Narayan was active in the campaign against the imposition of emergency in India and brought out a magazine defying the censorship laws. As a close associate of JP, Narayan played an important role in helping the newly formed Janata Party, a conglomeration of major non-Congress political parties in India, arrive at a consensus on the name of Morarji Desai as the Prime Minister.
[edit] Recent works
Following JP's death, Narayan moved to Vedchhi and set up the Institute for Total Revolution. The Institute imparts training in non-violence and Gandhian way of life. Narayan, as a way of paying tribute to his father, Mahadev Desai, wrote a four-volume biography of Gandhi in Gujarati, a dream his father could not fulfil in his lifetime because of his sudden death in prison on 15th August 1942.

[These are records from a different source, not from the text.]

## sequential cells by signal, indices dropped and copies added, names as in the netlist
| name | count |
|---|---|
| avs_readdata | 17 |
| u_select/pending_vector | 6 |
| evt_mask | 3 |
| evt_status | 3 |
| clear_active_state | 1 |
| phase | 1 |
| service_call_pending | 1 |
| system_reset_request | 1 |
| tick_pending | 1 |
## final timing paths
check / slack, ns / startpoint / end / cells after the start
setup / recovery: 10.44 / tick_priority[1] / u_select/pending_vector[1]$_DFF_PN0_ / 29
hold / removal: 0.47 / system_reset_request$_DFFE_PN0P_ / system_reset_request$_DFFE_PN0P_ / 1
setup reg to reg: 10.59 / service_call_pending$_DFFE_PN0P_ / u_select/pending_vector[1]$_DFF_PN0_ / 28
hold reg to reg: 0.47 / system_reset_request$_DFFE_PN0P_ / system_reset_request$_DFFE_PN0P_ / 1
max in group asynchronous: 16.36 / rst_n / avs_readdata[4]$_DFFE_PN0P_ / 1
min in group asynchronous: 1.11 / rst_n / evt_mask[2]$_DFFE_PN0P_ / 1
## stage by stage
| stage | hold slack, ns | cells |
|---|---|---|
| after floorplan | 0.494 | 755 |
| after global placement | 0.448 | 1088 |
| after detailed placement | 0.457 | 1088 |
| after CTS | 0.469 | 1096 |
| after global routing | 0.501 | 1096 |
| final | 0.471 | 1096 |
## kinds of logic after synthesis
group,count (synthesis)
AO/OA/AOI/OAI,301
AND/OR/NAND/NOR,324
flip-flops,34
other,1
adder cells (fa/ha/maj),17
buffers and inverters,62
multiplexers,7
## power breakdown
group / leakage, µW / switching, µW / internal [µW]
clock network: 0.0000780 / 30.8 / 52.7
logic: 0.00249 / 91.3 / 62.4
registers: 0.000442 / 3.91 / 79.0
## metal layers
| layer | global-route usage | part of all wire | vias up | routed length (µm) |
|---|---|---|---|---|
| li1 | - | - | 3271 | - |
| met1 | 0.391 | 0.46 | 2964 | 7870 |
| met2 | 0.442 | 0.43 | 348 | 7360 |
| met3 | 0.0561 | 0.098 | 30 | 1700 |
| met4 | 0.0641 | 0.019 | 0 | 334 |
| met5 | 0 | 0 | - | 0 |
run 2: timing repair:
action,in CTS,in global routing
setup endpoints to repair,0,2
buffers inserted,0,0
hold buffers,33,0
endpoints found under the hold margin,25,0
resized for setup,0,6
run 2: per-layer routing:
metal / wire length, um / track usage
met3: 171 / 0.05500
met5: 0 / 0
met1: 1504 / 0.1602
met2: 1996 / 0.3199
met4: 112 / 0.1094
===== config.mk =====
export PLATFORM = sky130hd
export DESIGN_NAME = tosc_top
export DESIGN_NICKNAME = d
export VERILOG_FILES = /design/src/hdl/tosc_pkg.sv /design/src/hdl/tosc_top.sv /design/src/hdl/tosc_channel.sv
export SDC_FILE = /design/constraint.sdc
export NUM_CORES = 1
export LEC_CHECK = 0
export ABC_AREA = 1
export ABC_CLOCK_PERIOD_IN_PS = 5500
export BUFFER_PORTS_ARGS = -buffer_cell sky130_fd_sc_hd__buf_2
export CAP_MARGIN = 15
export CORE_ASPECT_RATIO = 0.75
export CORE_MARGIN = 3
export CORE_UTILIZATION = 63
export CTS_CLUSTER_DIAMETER = 40
export DETAILED_ROUTE_END_ITERATION = 6
export GPL_TIMING_DRIVEN = 0
export PLACE_DENSITY = 0.88
export SLEW_MARGIN = 10
export SYNTH_ARGS = -nofsm -noshare
export SYNTH_HDL_FRONTEND = slang
export SYNTH_HIERARCHICAL = 1
export SYNTH_SLANG_ARGS = --single-unit

===== constraint.sdc =====
create_clock -name clk -period 5.5 [get_ports clk]
set_input_delay 1.65 -clock clk [delete_from_list [all_inputs] [get_ports clk]]
set_output_delay 1.65 -clock clk [all_outputs]
set_load 0.1 [all_outputs]

===== src/hdl/tosc_pkg.sv =====
// Package for the one-shot timer output and start control block
package tosc_pkg;

    // ==========================================================
    // Register byte offsets on the APB bus
    localparam logic [7:0] OFF_OUT_ENABLE = 8'h00;
    localparam logic [7:0] OFF_OUT_LEVEL = 8'h04;
    localparam logic [7:0] OFF_START_TRIG = 8'h08;
    localparam logic [7:0] OFF_ENABLE_STAT = 8'h0C;
    localparam logic [7:0] OFF_PORT3_DIR = 8'h10;
    localparam logic [7:0] OFF_IRQ_FLAGS = 8'h14;
    localparam logic [7:0] OFF_IRQ_MASK = 8'h18;
    localparam logic [7:0] OFF_DELAY = 8'h1C;
    localparam logic [7:0] OFF_WIDTH = 8'h20;
    localparam logic [7:0] OFF_EVT_STATUS = 8'h24;
    localparam logic [7:0] OFF_EVT_CLEAR = 8'h28;
    localparam logic [7:0] OFF_EVT_ENABLE = 8'h2C;

    // ==========================================================
    // Field positions
    localparam int CH0_BIT = 0;
    localparam int CH3_BIT = 3;
    localparam int P3B1_BIT = 1;
    localparam int IRQ_CH0_BIT = 4;
    localparam int EVT_CH0_END = 0;
    localparam int EVT_CH3_END = 1;
    localparam int EVT_W = 2;

    // ==========================================================
    // Reset values
    localparam logic [15:0] RST_OUT_ENABLE = 16'h0000;
    localparam logic [15:0] RST_OUT_LEVEL = 16'h0000;
    localparam logic [7:0] RST_PORT3_DIR = 8'hFF;
    localparam logic [7:0] RST_IRQ_FLAGS = 8'h00;
    localparam logic [7:0] RST_IRQ_MASK = 8'hFF;
    localparam logic [15:0] RST_DELAY = 16'h0000;
    localparam logic [15:0] RST_WIDTH = 16'h0000;

    // Bits of the output register and the trigger register that exist
    localparam logic [15:0] CH_USED_MASK = 16'h0009;

    // Counter phase of one channel
    typedef enum logic [1:0] {
        TOSC_IDLE,
        TOSC_ARMED,
        TOSC_COUNT
    } tosc_phase_t;

    // Configuration handed to one channel counter
    typedef struct packed {
        logic [15:0] reload;
        logic start;
        logic start_on_event;
    } tosc_ch_cfg_t;

    // Status returned by one channel counter
    typedef struct packed {
        logic enabled;
        logic running;
        logic count_end;
    } tosc_ch_stat_t;

endpackage


===== src/hdl/tosc_top.sv =====
// One-shot timer output, start trigger, interrupt flag and pin direction control
//
// The APB slave port and the register offsets are this design's own decisions.
`timescale 1ns/1ps
`default_nettype none
module tosc_top #(
    parameter int CNT_W = 16
) (
    // Clock and reset
    input wire logic clk,
    input wire logic rst_n,
    // APB slave
    input wire logic psel,
    input wire logic penable,
    input wire logic pwrite,
    input wire logic [7:0] paddr,
    input wire logic [31:0] pwdata,
    output logic [31:0] prdata,
    output logic pready,
    output logic pslverr,
    // Pulse pin, port 3 bit 1
    input wire logic p31_in,
    output logic p31_out,
    output logic p31_oe,
    // Interrupts
    output logic ch0_count_end_irq,
    output logic irq
);

    // Reload registers are 16 bits, so a wider counter could never be loaded
    if (CNT_W < 1 || CNT_W > 16) begin : g_bad_cnt_w
        $error("tosc_top: CNT_W out of range");
    end

    // ==========================================================
    // Bus decode
    logic wr_en;
    logic rd_en;
    logic [31:0] wd;

    assign wr_en = psel && penable && pwrite;
    assign rd_en = psel && penable && !pwrite;
    assign wd = pwdata;
    // Zero wait states: every register answers in its first access cycle
    assign pready = 1'b1;

    logic addr_ok;
    always_comb begin
        case (paddr)
            tosc_pkg::OFF_OUT_ENABLE, tosc_pkg::OFF_OUT_LEVEL, tosc_pkg::OFF_START_TRIG,
            tosc_pkg::OFF_ENABLE_STAT, tosc_pkg::OFF_PORT3_DIR, tosc_pkg::OFF_IRQ_FLAGS,
            tosc_pkg::OFF_IRQ_MASK, tosc_pkg::OFF_DELAY, tosc_pkg::OFF_WIDTH,
            tosc_pkg::OFF_EVT_STATUS, tosc_pkg::OFF_EVT_CLEAR,
            tosc_pkg::OFF_EVT_ENABLE: addr_ok = 1'b1;
            default: addr_ok = 1'b0;
        endcase
    end
    assign pslverr = psel && penable && !addr_ok;

    // ==========================================================
    // Configuration registers
    logic [15:0] out_enable_ff;
    logic [7:0] port3_dir_ff;
    logic [7:0] irq_mask_ff;
    logic [15:0] delay_ff;
    logic [15:0] width_ff;
    localparam int EVT_WIDTH = tosc_pkg::EVT_W;
    logic [EVT_WIDTH-1:0] evt_enable_ff;

    always_ff @(posedge clk) begin
        if (!rst_n) begin
            out_enable_ff <= tosc_pkg::RST_OUT_ENABLE;
            port3_dir_ff <= tosc_pkg::RST_PORT3_DIR;
            irq_mask_ff <= tosc_pkg::RST_IRQ_MASK;
            delay_ff <= tosc_pkg::RST_DELAY;
            width_ff <= tosc_pkg::RST_WIDTH;
            evt_enable_ff <= '0;
        end else if (wr_en) begin
            case (paddr)
                tosc_pkg::OFF_OUT_ENABLE: out_enable_ff <= wd[15:0] & tosc_pkg::CH_USED_MASK;
                tosc_pkg::OFF_PORT3_DIR: port3_dir_ff <= wd[7:0];
                tosc_pkg::OFF_IRQ_MASK: irq_mask_ff <= wd[7:0];
                tosc_pkg::OFF_DELAY: delay_ff <= wd[15:0];
                tosc_pkg::OFF_WIDTH: width_ff <= wd[15:0];
                tosc_pkg::OFF_EVT_ENABLE: evt_enable_ff <= wd[EVT_WIDTH-1:0];
                default: begin
                end
            endcase
        end
    end

    // ==========================================================
    // Start triggers and channels
    logic trig_wr;
    logic ch0_trig;
    logic ch3_trig;
    tosc_pkg::tosc_ch_cfg_t cfg0;
    tosc_pkg::tosc_ch_cfg_t cfg3;
    tosc_pkg::tosc_ch_stat_t st0;
    tosc_pkg::tosc_ch_stat_t st3;

    // Trigger bits are strobes that nothing stores, so the register reads zero
    assign trig_wr = wr_en && (paddr == tosc_pkg::OFF_START_TRIG);
    // Ch0 trigger on a written 1
    assign ch0_trig = trig_wr && wd[tosc_pkg::CH0_BIT];
    // Ch3 trigger on a written 1
    assign ch3_trig = trig_wr && wd[tosc_pkg::CH3_BIT];

    // Delay on ch0, width on ch3
    assign cfg0.reload = delay_ff;
    assign cfg0.start = ch0_trig;
    assign cfg0.start_on_event = 1'b0;
    assign cfg3.reload = width_ff;
    assign cfg3.start = ch3_trig;
    assign cfg3.start_on_event = 1'b1;

    tosc_channel #(.CNT_W(CNT_W)) u_ch0 (
        .clk(clk),
        .rst_n(rst_n),
        .cfg(cfg0),
        .ext_start(1'b0),
        .stat(st0)
    );

    // Ch3 started by ch0 count end
    tosc_channel #(.CNT_W(CNT_W)) u_ch3 (
        .clk(clk),
        .rst_n(rst_n),
        .cfg(cfg3),
        .ext_start(st0.count_end),
        .stat(st3)
    );

    assign ch0_count_end_irq = st0.count_end;

    // ==========================================================
    // Output levels
    logic [15:0] out_level_ff;
    logic lvl_wr;
    logic ch3_go;

    assign lvl_wr = wr_en && (paddr == tosc_pkg::OFF_OUT_LEVEL);
    // Only an armed, idle ch3 takes the ch0 end, so an end in mid-pulse is dropped
    assign ch3_go = st0.count_end && st3.enabled && !st3.running;

    always_ff @(posedge clk) begin
        if (!rst_n) begin
            out_level_ff <= tosc_pkg::RST_OUT_LEVEL;
        end else begin
            if (out_enable_ff[tosc_pkg::CH3_BIT]) begin
                if (ch3_go) begin
                    out_level_ff[tosc_pkg::CH3_BIT] <= 1'b1;
                end else if (st3.count_end) begin
                    out_level_ff[tosc_pkg::CH3_BIT] <= 1'b0;
                end
            end else if (lvl_wr) begin
                out_level_ff[tosc_pkg::CH3_BIT] <= wd[tosc_pkg::CH3_BIT];
            end
            // Writes ignored while enabled (branch above)
            // Ch0 follows the same scheme, toggling at its count end
            if (out_enable_ff[tosc_pkg::CH0_BIT]) begin
                if (st0.count_end) begin
                    out_level_ff[tosc_pkg::CH0_BIT] <= !out_level_ff[tosc_pkg::CH0_BIT];
                end
            end else if (lvl_wr) begin
                out_level_ff[tosc_pkg::CH0_BIT] <= wd[tosc_pkg::CH0_BIT];
            end
        end
    end

    // ==========================================================
    // Pin driver
    // Direction 0 turns the buffer on
    always_ff @(posedge clk) begin
        if (!rst_n) begin
            p31_out <= 1'b0;
            p31_oe <= 1'b0;
        end else begin
            p31_out <= out_level_ff[tosc_pkg::CH3_BIT];
            p31_oe <= !port3_dir_ff[tosc_pkg::P3B1_BIT];
        end
    end

    // ==========================================================
    // Interrupt request flags and event status
    logic [7:0] irq_flags_ff;
    logic [EVT_WIDTH-1:0] evt_status_ff;
    logic [EVT_WIDTH-1:0] evt_in;
    logic flg_wr;
    logic clr_wr;

    assign flg_wr = wr_en && (paddr == tosc_pkg::OFF_IRQ_FLAGS);
    assign clr_wr = wr_en && (paddr == tosc_pkg::OFF_EVT_CLEAR);
    assign evt_in[tosc_pkg::EVT_CH0_END] = st0.count_end;
    assign evt_in[tosc_pkg::EVT_CH3_END] = st3.count_end;

    always_ff @(posedge clk) begin
        if (!rst_n) begin
            irq_flags_ff <= tosc_pkg::RST_IRQ_FLAGS;
        end else begin
            if (flg_wr) begin
                irq_flags_ff <= wd[7:0];
            end
            // Request sets flag; set beats clear
            if (st0.count_end) begin
                irq_flags_ff[tosc_pkg::IRQ_CH0_BIT] <= 1'b1;
            end
        end
    end

    logic [EVT_WIDTH-1:0] evt_clr;
    logic [EVT_WIDTH-1:0] nxt_evt_status;

    // An event and its clear in one cycle: the set wins so no event is lost
    always_comb begin
        evt_clr = clr_wr ? wd[EVT_WIDTH-1:0] : '0;
        nxt_evt_status = (evt_status_ff & ~evt_clr) | evt_in;
    end

    always_ff @(posedge clk) begin
        if (!rst_n) begin
            evt_status_ff <= '0;
        end else begin
            evt_status_ff <= nxt_evt_status;
        end
    end

    // Mask 0 lets the ch0 request through
    assign irq = (|(evt_status_ff & evt_enable_ff)) ||
                 (irq_flags_ff[tosc_pkg::IRQ_CH0_BIT] && !irq_mask_ff[tosc_pkg::IRQ_CH0_BIT]);

    // ==========================================================
    // Read data
    logic [15:0] en_stat;
    always_comb begin
        en_stat = '0;
        en_stat[tosc_pkg::CH0_BIT] = st0.enabled;
        en_stat[tosc_pkg::CH3_BIT] = st3.enabled;
    end

    logic [7:0] dir_rd;
    always_comb begin
        dir_rd = port3_dir_ff;
        dir_rd[0] = port3_dir_ff[0] ? p31_in : port3_dir_ff[0];
        dir_rd[0] = port3_dir_ff[0];
    end

    logic [31:0] nxt_prdata;
    always_comb begin
        case (paddr)
            tosc_pkg::OFF_OUT_ENABLE: nxt_prdata = {16'h0000, out_enable_ff};
            tosc_pkg::OFF_OUT_LEVEL: nxt_prdata = {16'h0000, out_level_ff};
            tosc_pkg::OFF_START_TRIG: nxt_prdata = 32'h0000_0000;
            tosc_pkg::OFF_ENABLE_STAT: nxt_prdata = {16'h0000, en_stat};
            tosc_pkg::OFF_PORT3_DIR: nxt_prdata = {24'h000000, dir_rd};
            tosc_pkg::OFF_IRQ_FLAGS: nxt_prdata = {24'h000000, irq_flags_ff};
            tosc_pkg::OFF_IRQ_MASK: nxt_prdata = {24'h000000, irq_mask_ff};
            tosc_pkg::OFF_DELAY: nxt_prdata = {16'h0000, delay_ff};
            tosc_pkg::OFF_WIDTH: nxt_prdata = {16'h0000, width_ff};
            tosc_pkg::OFF_EVT_STATUS: nxt_prdata = 32'(evt_status_ff);
            tosc_pkg::OFF_EVT_ENABLE: nxt_prdata = 32'(evt_enable_ff);
            default: nxt_prdata = 32'h0000_0000;
        endcase
    end

    // Captured in the setup cycle so the word stands for the whole access phase
    always_ff @(posedge clk) begin
        if (!rst_n) begin
            prdata <= '0;
        end else if (psel && !penable && !pwrite) begin
            prdata <= nxt_prdata;
        end
    end

    logic unused_ok;
    assign unused_ok = rd_en & p31_in & st0.running;

endmodule
`default_nettype wire


===== src/hdl/tosc_channel.sv =====
// One one-count channel: arm on a start trigger, count down, pulse at the end
`timescale 1ns/1ps
`default_nettype none
module tosc_channel #(
    parameter int CNT_W = 16
) (
    // Clock and reset
    input wire logic clk,
    input wire logic rst_n,
    // Control
    input wire tosc_pkg::tosc_ch_cfg_t cfg,
    input wire logic ext_start,
    // Status
    output tosc_pkg::tosc_ch_stat_t stat
);

    if (CNT_W < 1 || CNT_W > 16) begin : g_bad_cnt_w
        $error("tosc_channel: CNT_W out of range");
    end

    // ==========================================================
    // Enable status and counter
    tosc_pkg::tosc_phase_t phase_ff;
    logic [CNT_W-1:0] cnt_ff;
    logic end_ff;
    logic go;

    assign go = cfg.start_on_event ? ext_start : 1'b1;

    always_ff @(posedge clk) begin
        if (!rst_n) begin
            phase_ff <= tosc_pkg::TOSC_IDLE;
            cnt_ff <= '0;
            end_ff <= 1'b0;
        end else begin
            end_ff <= 1'b0;
            case (phase_ff)
                tosc_pkg::TOSC_IDLE: begin
                    if (cfg.start) begin
                        phase_ff <= tosc_pkg::TOSC_ARMED;
                    end
                end
                tosc_pkg::TOSC_ARMED: begin
                    if (go) begin
                        phase_ff <= tosc_pkg::TOSC_COUNT;
                        cnt_ff <= cfg.reload[CNT_W-1:0];
                    end
                end
                tosc_pkg::TOSC_COUNT: begin
                    if (cnt_ff == '0) begin
                        end_ff <= 1'b1;
                        phase_ff <= cfg.start_on_event ? tosc_pkg::TOSC_ARMED
                                                       : tosc_pkg::TOSC_IDLE;
                    end else begin
                        cnt_ff <= cnt_ff - 1'b1;
                    end
                end
                default: begin
                    phase_ff <= tosc_pkg::TOSC_IDLE;
                end
            endcase
        end
    end

    assign stat.enabled = (phase_ff != tosc_pkg::TOSC_IDLE);
    assign stat.running = (phase_ff == tosc_pkg::TOSC_COUNT);
    assign stat.count_end = end_ff;

endmodule
`default_nettype wire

Narayan was greatly pained by the genocide of Muslims in Gujarat carried out by Hindu fanatics in 2002 and decided to spread the message of harmony, peace and non-violence through the folk medium of narrating the story of Gandhi's life and times. Narayan's Gandhi Katha, delivered over a week, has been drawing large attendance in all major cities and towns of Gujarat.
Narayan was accorded the All India Sahitya Academy Award for the biography of his father Mahadev Desai he wrote as part of the centenary celebrations of Gandhi's close aide. Earlier, Narayan's book about his childhood reminiscences of Gandhi too had won the Sahitya Academy Award.